Processors today are cut from 300mm silicon wafers; with the size decrease of transistors going from 65 nanometres down to eventually 32 nanometres which means more chip extraction per wafer. Companies who participate in the industry are being pushed to transition to 450mm wafers, and when combines with 32 nanometre technology only 7 fabs will be required to supply world need for transistors.
LCD displays are being shipped at a rate of 30% growth every year, and iSuppli, having done an analysis say in 2011 in excess of 165million handsets are predicted to sell. Take the humble TV, Sharp reckons that by 2015 the average size of a TV in European homes will be 60inches, some now have WiFi, others wireless networking, some with Microsoft’s Windows Media centre Extender preinstalled; thing is TV’s are getting smarter.
The internet has shrunk the world with the arrival of social networking, FaceBook is currently the most talked about, but MySpace still remains the most popular. But none of the social networks can talk to each other while Bebo and LinkedIn remain oblivious of to their existence. People don’t want to continue to restate their friendships and acquaintances, and so the tread heads towards a singular identity which is already underway with OpenID which as of back in July 07 120million people and 45,000 websites are using that technology.

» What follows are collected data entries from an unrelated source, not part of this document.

## src/rtl/cardinal_ring_arb.sv

```systemverilog
`default_nettype none
// ============================================================================
// cardinal_ring_arb : ring output-port arbiter, two one-entry VCs with
//                     polarity-phased drain/fill and round-robin grants.
// Revision: 1.0
// ============================================================================
module cardinal_ring_arb #(
  parameter int DATA_W = 64,
  parameter int CNT_W  = 16
) (
  input  logic              clk,
  input  logic              reset,
  output logic              polarity,
  input  logic              fwd_si,
  output logic              fwd_ri,
  input  logic [DATA_W-1:0] fwd_di,
  input  logic              pe_si,
  output logic              pe_ri,
  input  logic [DATA_W-1:0] pe_di,
  output logic              dn_so,
  input  logic              dn_ri,
  output logic [DATA_W-1:0] dn_do,
  output logic [CNT_W-1:0]  fwd_cnt,
  output logic [CNT_W-1:0]  pe_cnt
);

  localparam logic [CNT_W-1:0] C_CNT_MAX = '1;

  logic [1:0][DATA_W-1:0] r_buf;
  logic [1:0]             r_full;
  logic                   r_ptr;     // 0: fwd owns the tie, 1: pe owns the tie

  logic w_fill;
  logic w_fwd_elig;
  logic w_pe_elig;

  // The VC being drained this cycle is never offered to requesters.
  assign w_fill     = ~polarity;
  assign w_fwd_elig = fwd_si && (fwd_di[0] == w_fill) && !r_full[w_fill];
  assign w_pe_elig  = pe_si  && (pe_di[0]  == w_fill) && !r_full[w_fill];

  always_comb begin
    fwd_ri = 1'b0;
    pe_ri  = 1'b0;
    if (w_fwd_elig && (!w_pe_elig || !r_ptr)) begin
      fwd_ri = 1'b1;
    end else if (w_pe_elig) begin
      pe_ri = 1'b1;
    end
  end

  always_ff @(posedge clk or posedge reset) begin
    if (reset) begin
      polarity <= 1'b0;
      r_buf    <= '0;
      r_full   <= 2'b00;
      r_ptr    <= 1'b0;
      dn_so    <= 1'b0;
      dn_do    <= '0;
      fwd_cnt  <= '0;
      pe_cnt   <= '0;
    end else begin
      polarity <= ~polarity;

      if (r_full[polarity] && dn_ri) begin
        dn_so            <= 1'b1;
        dn_do            <= r_buf[polarity];
        r_full[polarity] <= 1'b0;
      end else begin
        dn_so <= 1'b0;
      end

      // Pointer always moves to the requester that did not win.
      if (fwd_ri) begin
        r_buf[w_fill]  <= fwd_di;
        r_full[w_fill] <= 1'b1;
        r_ptr          <= 1'b1;
        if (fwd_cnt != C_CNT_MAX) fwd_cnt <= fwd_cnt + CNT_W'(1);
      end else if (pe_ri) begin
        r_buf[w_fill]  <= pe_di;
        r_full[w_fill] <= 1'b1;
        r_ptr          <= 1'b0;
        if (pe_cnt != C_CNT_MAX) pe_cnt <= pe_cnt + CNT_W'(1);
      end
    end
  end

endmodule
`default_nettype wire

```

## config.mk

```make
export PLATFORM = sky130hd
export DESIGN_NAME = cardinal_ring_arb
export DESIGN_NICKNAME = d
export VERILOG_FILES = /design/src/rtl/cardinal_ring_arb.sv
export SDC_FILE = /design/constraint.sdc
export NUM_CORES = 1
export LEC_CHECK = 0
export ABC_CLOCK_PERIOD_IN_PS = 8900
export CAP_MARGIN = 30
export CORE_ASPECT_RATIO = 1.75
export CORE_MARGIN = 2
export CORE_UTILIZATION = 40
export CTS_CLUSTER_SIZE = 24
export DETAILED_ROUTE_END_ITERATION = 6
export PLACE_DENSITY = 0.66
export SLEW_MARGIN = 20
export SYNTH_ARGS = -nofsm -noshare
export SYNTH_HDL_FRONTEND = slang
export SYNTH_SLANG_ARGS = --single-unit
export TNS_END_PERCENT = 20
```

## constraint.sdc

```tcl
create_clock -name clk -period 8.9 [get_ports clk]
set_input_delay 0.89 -clock clk [delete_from_list [all_inputs] [get_ports clk]]
set_output_delay 0.89 -clock clk [all_outputs]
set_load 0.01 [all_outputs]
```

-- After elaboration in Yosys (flattened, before gate mapping)
Cells that the tools add are included.
- register bits after elaboration: 229
- bits of input ports: 133
- logic and storage cells: 64
- add/sub/neg operators: 2
- order comparisons: 4
- equal/unequal tests: 4
- muxes and demuxes: 25
- bitwise logic cells: 5
- reduce and logical (&&, ||, !) cells: 15
- operators by type and width (operator ; number):
    bitwise mux 128 bit ; 2
    two-way mux 128 bit ; 2
    two-way mux 64 bit ; 3
    demux 64 bit (select 1 bit) ; 1
    adder 16 x 1 -> 16 bit, second input constant ; 2
    inequality test 16 bit, second input constant ; 2
    two-way mux 1 bit ; 12
    logical AND 1 bit ; 8
    two-way mux 2 bit ; 3
    < comparator 1 x 2 -> 1 bit, second input constant ; 2
    zero test 1 bit ; 3
    AND reduction 3 bit ; 1
    bitwise AND 2 bit ; 1
    demux 1 bit (select 1 bit) ; 2
    equality test 1 bit ; 2
    greater-or-equal comparator 1 bit, second input constant ; 2
    inverter 1 bit ; 2
    inverter 2 bit ; 1
    bitwise OR 2 bit ; 1
    AND reduction 2 bit ; 1
    nonzero test 2 bit ; 1
    logical OR 1 bit ; 1

-- Logic depth before layout (Yosys ltp)
Gate-level depths: netlist of the first run.
- depth in word-level cells: 11
- depth in mapped cells: 10
- gate-level depth less buffers: 7

-- Worst setup path before layout of the first run
OpenSTA, ideal clock, no wires.
- path kind: in2out
- start point: input port fwd_di[0]
- end point: output port pe_ri
- arrival time: 1.972 ns
- data required time: 8.010 ns
- path slack: 6.038 ns
- stages on the path: 5
- cells stage by stage: ha_1 > nand2b_1 > o2111ai_4 > buf_2 > inv_1
- cells in the longest elaborated chain, start to end: 5
- ends and longest elaborated chain (what ; RTL line ; source):
    from (decl) ; 16 ; input logic [DATA_W-1:0] fwd_di,
    equality test 1 bit ; 39 ; assign w_fwd_elig = fwd_si && (fwd_di[0] == w_fill) && !r_full[w_fill];
    logical AND 1 bit (2 in series) ; 39 ;
    logical AND 1 bit ; 45 ; if (w_fwd_elig && (!w_pe_elig || !r_ptr)) begin
    two-way mux 1 bit ; 45 ;
    to (decl) ; 18 ; output logic pe_ri,
Every way passes these cells.

-- Worst setup path after layout of the first run
- start point: register polarity
- end point: output port fwd_ri
- cells in the longest elaborated chain, start to end: 8
- elaborated cells on any way between the ends: 14
- classes of those cells: eq/ne: 2; mux: 3; bitwise: 1; reduce/logical: 8
- ends and longest elaborated chain (what ; RTL line ; source):
    from (decl) ; 13 ; output logic polarity,
    from (signal assigned) ; 63 ; polarity <= ~polarity;
    inverter 1 bit (*) ; 38 ; assign w_fill = ~polarity;
    named net w_fill ; 33 ; logic w_fill;
    equality test 1 bit ; 40 ; assign w_pe_elig = pe_si && (pe_di[0] == w_fill) && !r_full[w_fill];
    logical AND 1 bit (2 in series) ; 40 ;
    zero test 1 bit ; 45 ;
    logical OR 1 bit ; 45 ;
    logical AND 1 bit (*) ; 45 ;
    two-way mux 1 bit (*) ; 45 ;
    to (decl) ; 15 ; output logic fwd_ri,
Mark *: on every way through the listed nets, which the timed path passes. The rest lies on a longest branch. The select of a mux whose other input is x is not followed.

==> results of run 1 <==
[flip-flops by register name (all words and copies together), names as in the netlist]
signal and count:
fwd_cnt 16, polarity 1, dn_do 64, dn_so 1
r_full 2, r_buf 128, r_ptr 1, pe_cnt 16
[metrics by stage]
step	hold slack [ns]	power [mW]
finish	0.476	2.98
global route	0.504	3.15
detailed placement	0.470	2.04
floorplan	0.495	1.69
global placement	0.460	2.02
CTS	0.483	3.02
[critical path, stage by stage, from the launching register on]
cell and delay [ns]:
dfrtp_4 0.63, inv_1 0.22, ha_1 0.34, nor2b_1 0.19, nand3_1 0.43, inv_4 0.50
clkdlybuf4s50_1 0.63
[routing by layer]
metal | GRT usage [%] | vias to the layer above
met1 | 21.8 | 3609
li1 | - | 3669
met5 | 0 | -
met3 | 2.99 | 30
met4 | 6.11 | 0
met2 | 33.7 | 195
[final cells by class]
| class | instances | area [sq um] |
|---|---|---|
| multi-input combinational | 643 | 4000 |
| antenna | 1 | 2.50 |
| timing repair buffer | 246 | 2500 |
| tap | 312 | 390 |
| fill | 2182 | 11200 |
| inverter | 7 | 36.3 |
| clock buffer | 31 | 646 |
| sequential | 229 | 5730 |
| clock inverter | 9 | 103 |
[layout by cell type, fill, tap and decap left out, drive strengths merged]
cell type | synthesis | routed
nor4 | 7 | 7
clkinvlp | 0 | 3
a31oi | 2 | 2
xor2 | 30 | 30
o21ai | 64 | 64
ha | 6 | 6
nand3b | 1 | 1
a21oi | 130 | 130
a2111oi | 6 | 6
nor3 | 6 | 6
buf | 21 | 14
clkdlybuf4s50 | 0 | 232
nand2b | 2 | 2
or2 | 1 | 1
o2111ai | 1 | 1
dfrtp | 229 | 229
nand2 | 85 | 85
clkinv | 1 | 4
and4 | 1 | 1
nor3b | 3 | 3
diode | 0 | 1
and2 | 1 | 1
inv | 6 | 7
a41oi | 1 | 1
nand4 | 10 | 10
a211oi | 8 | 8
clkbuf | 41 | 31
nor2b | 1 | 1
and3 | 2 | 2
a22o | 1 | 1
nor2 | 131 | 131
mux2 | 3 | 3
or4 | 1 | 1
nand3 | 9 | 9
mux2i | 128 | 128
bufinv | 0 | 2
nor4b | 2 | 2
[cells by family (layout without fill, tap and decap cells)]
family                     after synthesis  in the layout
muxes                                  131            131
AOI/OAI and AO/OA                      213            213
other                                    0              1
buffers and inverters                   69            293
xor gates and xnor gates                30             30
DFF                                    229            229
adders and majority gates                6              6
and+or+nand+nor                        263            263
[power by group through the flow]
stage	logic, mW	clock network, mW	registers, mW
after floorplan	0.276	0	1.41
after global placement	0.633	0	1.39
after detailed placement	0.647	0	1.40
after CTS	0.652	0.992	1.38
final	0.642	0.963	1.38
after global routing	0.712	1.03	1.41
[worst min path at each step]
stage          startpoint   endpoint  slack (ns)  cells after the start
2_1_floorplan   r_buf[61]  r_buf[61]        0.49                      2
3_3_place_gp    dn_do[16]  dn_do[16]        0.46                      2
3_5_place_dp    dn_do[49]  dn_do[49]        0.47                      2
4_1_cts         dn_do[49]  dn_do[49]        0.48                      2
5_1_grt         dn_do[12]  dn_do[12]        0.50                      2
6_report        dn_do[49]  dn_do[49]        0.48                      2
==> reports/results.tsv, run 1 <==
metric	value	unit
antenna_found_initial	0	
rr_endpoint	r_buf[127]	
cts_buffers	22	
die-area	26300	sq um
peakVddDrop	0.155	mV
placement.io_buffers	232	
placedCellCount	1435	
die-width	123	um
swShare	27.8	%
ys_types	42	
dp_slack	4.59	ns
synth.cell_area	9990	sq um
crit_start	polarity	
worst_slew_pin_slew	0.941	ns
outcome	finished, final reports clean	
setup_ws	4.55	ns
synth.area.top_cells	dfrtp_1 57%, mux2i_1 13%, a21oi_1 6.5%	
critPathCapture	fwd_ri	
postCtsSetupRepairBufs	0	
die_y	213	um
io_pins	233	
required	8.01	ns
yosysTopAreaCell	dfrtp_1	
fin_nets	1288	
maxSlewViolCount	0	
wl	24500	um
drt-met1-wl	9810	um
synth_top_area_share	57.3	%
hold_violations	0	
drc_errors	0	
p_int	2.16	mW
synth_area_per_cell	10.6	sq um
rows	76	
synth_top_family_by_area	multiplexers	
ys_warn_count	0	
synth_most_common_cell	dfrtp_1	
synth-simple-area-share	11.5	%
max_slew_margin	36.7	%
p_seq_share	46.2	%
synth-adder-area-share	0.751	%
synth_seq_area_share	57.3	%
wl_per_cell	16.6	um
htreeDepth	1	
syn_to_final_growth	34.2	%
setup_violations	0	
muxShareOfSynthArea	13.3	%
rr_startpoint	polarity	
p_leak	6.02	nW
tns	0	ns
dr_wl_met3	1260	um
r2r_setup_slack	5.19	ns
synth_xor_area_share	2.63	%
drv_cap	0	
synth_edf_count	0	
cts_resized	0	
insertion_delay	0.51	ns
final_area	13400	sq um
worst_ep_arrival_time	3.46	ns
synth-main-ff-cell	dfrtp_1	
core-area	24600	sq um
hold_path.class	flop to flop	
firstDrtPassIters	4	
path_clk_slew	0.07	ns
syn-num-nets	1080	
viasPerCell	5.08	
wl_met2	12800	um
endpoint_kind	output port	
fin_crit	4.35	ns
rsz0062_at_grt	false	
cts_root_buf	clkbuf_16	
critPathKind	flop to output port	
placed_area	12600	sq um
initial_core_util	40.6	%
cts_tree	done	
skew	0.0183	ns
powerDensity	222	nW/um^2
cts_sinks	229	
period_share	48.9	%
synth_compound_area_share	11.6	%
synthCells	941	
cts.path.max_buffers	3	
finalNonFillerCells	1478	
gp_congestion	0.762	
synth_common_cells	229 x dfrtp_1, 131 x nor2_1, 130 x a21oi_1, 127 x mux2i_1, 85 x nand2_1	
top_layer	met4	
synth_seq_cells	229	
fin_util	54.5	%
async_reset_ff_share	100	%
ctsHoldBuffers	0	
grt_usage	18.5	%
drtIter0Drc	330	
ant_nets	0	
overflow	0	
cp_max_fo	24	
cp-start-kind	flop	
hpwl	16100	um
grt_start_max_net_pins	104	
grt_pass1_wl	38500	um
drive_gt1_share	6.09	%
clkPwrFrac	32.3	%
grt_pass1_vias	7524	
r2r_cells	8	
p_comb_share	21.5	%
vias	7503	
p_switching	0.828	mW
fmax	0.230	GHz
Power figures use the tool's default switching activity.
==> inputs of run 2 (changes only) <==
Settings changed: ABC_CLOCK_PERIOD_IN_PS 8900 to 3800, PLACE_DENSITY 0.66 to 0.69.
Clock period 8.9 ns to 3.8 ns, I/O delays scaled along.
==> reports/results.tsv, run 2 (synthesis gave the netlist of run 1 again) <==
metric	value	unit
tns	0	ns
cts_buffers	22	
cp_max_fo	16	
core-area	24600	sq um
drive_gt1_share	6.18	%
cp_common_cell	inv_1	
p_seq_share	46.5	%
die-area	26300	sq um
gp_congestion	0.779	
drtIter0Drc	415	
grt_usage	18.8	%
wl_per_cell	16.5	um
top_register	r_buf	
required	3.42	ns
crit_family	buffers and inverters	
wl	24400	um
p_int	5.02	mW
path_clk_slew	0.06	ns
hold_violations	0	
insertion_delay	0.50	ns
ctsHoldBuffers	0	
drv_cap	0	
grt_start_max_net_pins	121	
vias	7457	
drc_errors	0	
cts_root_buf	clkbuf_16	
die_y	213	um
worst_ep_arrival_time	2.91	ns
overflow	0	
peakVddDrop	0.397	mV
skew	0.0124	ns
io_pins	233	
cp-start-kind	flop	
grt_pass1_vias	7480	
critPathKind	flop to output port	
nFillCells	2125	
placement.io_buffers	232	
largest_registers	r_buf (128), dn_do (64)	
htreeDepth	1	
slowest_delay	0.55	ns
worst_slew_pin_slew	0.908	ns
rows	76	
p_leak	6.00	nW
postCtsSetupRepairBufs	0	
fin_nets	1288	
max_slew_margin	38.9	%
antenna_found_initial	3	
grt_pass1_wl	39000	um
outcome	finished, final reports clean	
cts_resized	0	
initial_core_util	40.6	%
p_switching	1.91	mW
slowest_stage	o2111ai_4	
hpwl	16400	um
rr_startpoint	polarity	
firstDrtPassIters	5	
endpoint_kind	output port	
powerDensity	517	nW/um^2
p_comb_share	21.6	%
hold_path.class	primary input to asynchronous set/reset pin	
layout_commonest_cell	clkdlybuf4s50_1	
fmax	0.304	GHz
largest_register_ffs	128	
maxSlewViolCount	0	
finalNonFillerCells	1479	
clkPwrFrac	31.9	%
crit_buf_inv	3	
cts_sinks	229	
placedCellCount	1437	
path_cells	inv_1 -> ha_1 -> nand2b_1 -> o2111ai_4 -> inv_1 -> clkdlybuf4s50_1	
seqCellArea	5730	sq um
setup_violations	0	
crit_start	polarity	
ant_nets	0	
syn_to_final_growth	34.2	%
cts.path.max_buffers	3	
final_cell_mix	232 x clkdlybuf4s50_1, 228 x dfrtp_1, 131 x nor2_1, 130 x a21oi_1, 127 x mux2i_1	
viasPerCell	5.04	
period_share	86.5	%
multi_input_area	4000	sq um
fin_crit	3.29	ns
rsz0062_at_grt	false	
swShare	27.6	%
cts_tree	done	
die-width	123	um
run 2: worst paths after layout:
kind,end,slack (ns),depth (start not counted)
max in group asynchronous,polarity,2.72,3
worst min register to register,dn_do[19],0.48,2
min in group clk,dn_do[19],0.48,2
worst max-delay path,pe_ri,0.51,6
worst max register to register,r_buf[58],1.11,9
worst min-delay path,dn_do[6],0.14,2
run 2: power by group through the flow:
| stage | logic [mW] | registers [mW] | clock network, mW |
|---|---|---|---|
| after CTS | 1.53 | 3.23 | 2.27 |
| after global routing | 1.67 | 3.29 | 2.37 |
| after detailed placement | 1.52 | 3.27 | 0 |
| after global placement | 1.49 | 3.25 | 0 |
| after floorplan | 0.646 | 3.31 | 0 |
| final | 1.50 | 3.23 | 2.21 |
run 2: cell type report:
cell class / instances / share of cell area (%)
clock buffers: 32 / 4.99
repair buffers: 246 / 18.7
flip-flops and latches: 229 / 42.8
clock inverters: 8 / 0.541
diodes: 2 / 0.0373
well taps: 312 / 2.91
multi-input cells: 643 / 29.8
inverters: 7 / 0.243
run 2: per-layer routing:
layer,GRT usage [%],part of all wire (%)
met1,22.5,39
met2,34.1,54
met3,2.88,4.7
met4,6.07,2.6
met5,0,0.053
run 2: through the flow:
step / area (sq um) / util [%] / hold WS [ns] / worst slack, ns / power, mW
after floorplan: 10000 / - / 0.471 / 0.426 / 3.96
after global placement: 12700 / 51.4 / 0.461 / 0.900 / 4.74
after detailed placement: 12700 / 51.4 / 0.469 / 0.899 / 4.79
after CTS: 13400 / 54.4 / 0.125 / 0.478 / 7.03
after global routing: 13400 / 54.4 / 0.168 / 0.340 / 7.33
final: 13400 / 54.4 / 0.142 / 0.512 / 6.93
run 2: worst reg2reg max path, stage by stage, from the launching register on:
cell     delay [ns]
dfrtp_4        0.50
inv_1          0.21
ha_1           0.28
nor2b_1        0.19
nand3_1        0.09
buf_4          0.20
inv_4          0.26
buf_4          0.43
mux2i_1        0.31
a21oi_1        0.09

OS’s seem to be becoming less relevant as software moves forward but is in danger of becoming mere website inside a browser yet the method of information delivery still doesn’t exploit the potential of hardware underneath. Native apps are beginning to make a comeback thanks to Rich Internet Application runtimes; Adobe moves towards desktop space with Air and continues to increase Flash Lite for mobile handsets. Microsoft is trying to break into web with Silverlight and with the same runtime into mobile. Nokia brought Trolltech for their Qt framework which will eventually bring that rumtime to S40, S60 and Maemo devices.
Bringing this all together means the future of these industries will feel the impact of mobile and as such some predictions can be made. When the switch to IP v6 completes everyone should have their own namespace and their mobile phone will be a server. Displays will be everywhere, displays that will detect a personas mobile phone and ask you if you would like to connect then present you with an interface which can be manipulated via your handset. \not TV out but user interfaces created specifically for the television using cross platform runtimes which connect the mobile and enable it to act as an input mechanism.
Creation of future content won’t be held on FackBook or LinkedIn it will be hosted in the cloud while services ask permission to interact in unimaginable ways. Data won’t be hosted on website servers but on a friend’s device and storage space which can be accessed by trusted parties. The future is the individual in the centre because the mobile device is smart enough to know the users preferences and can communicate those preferences through its display.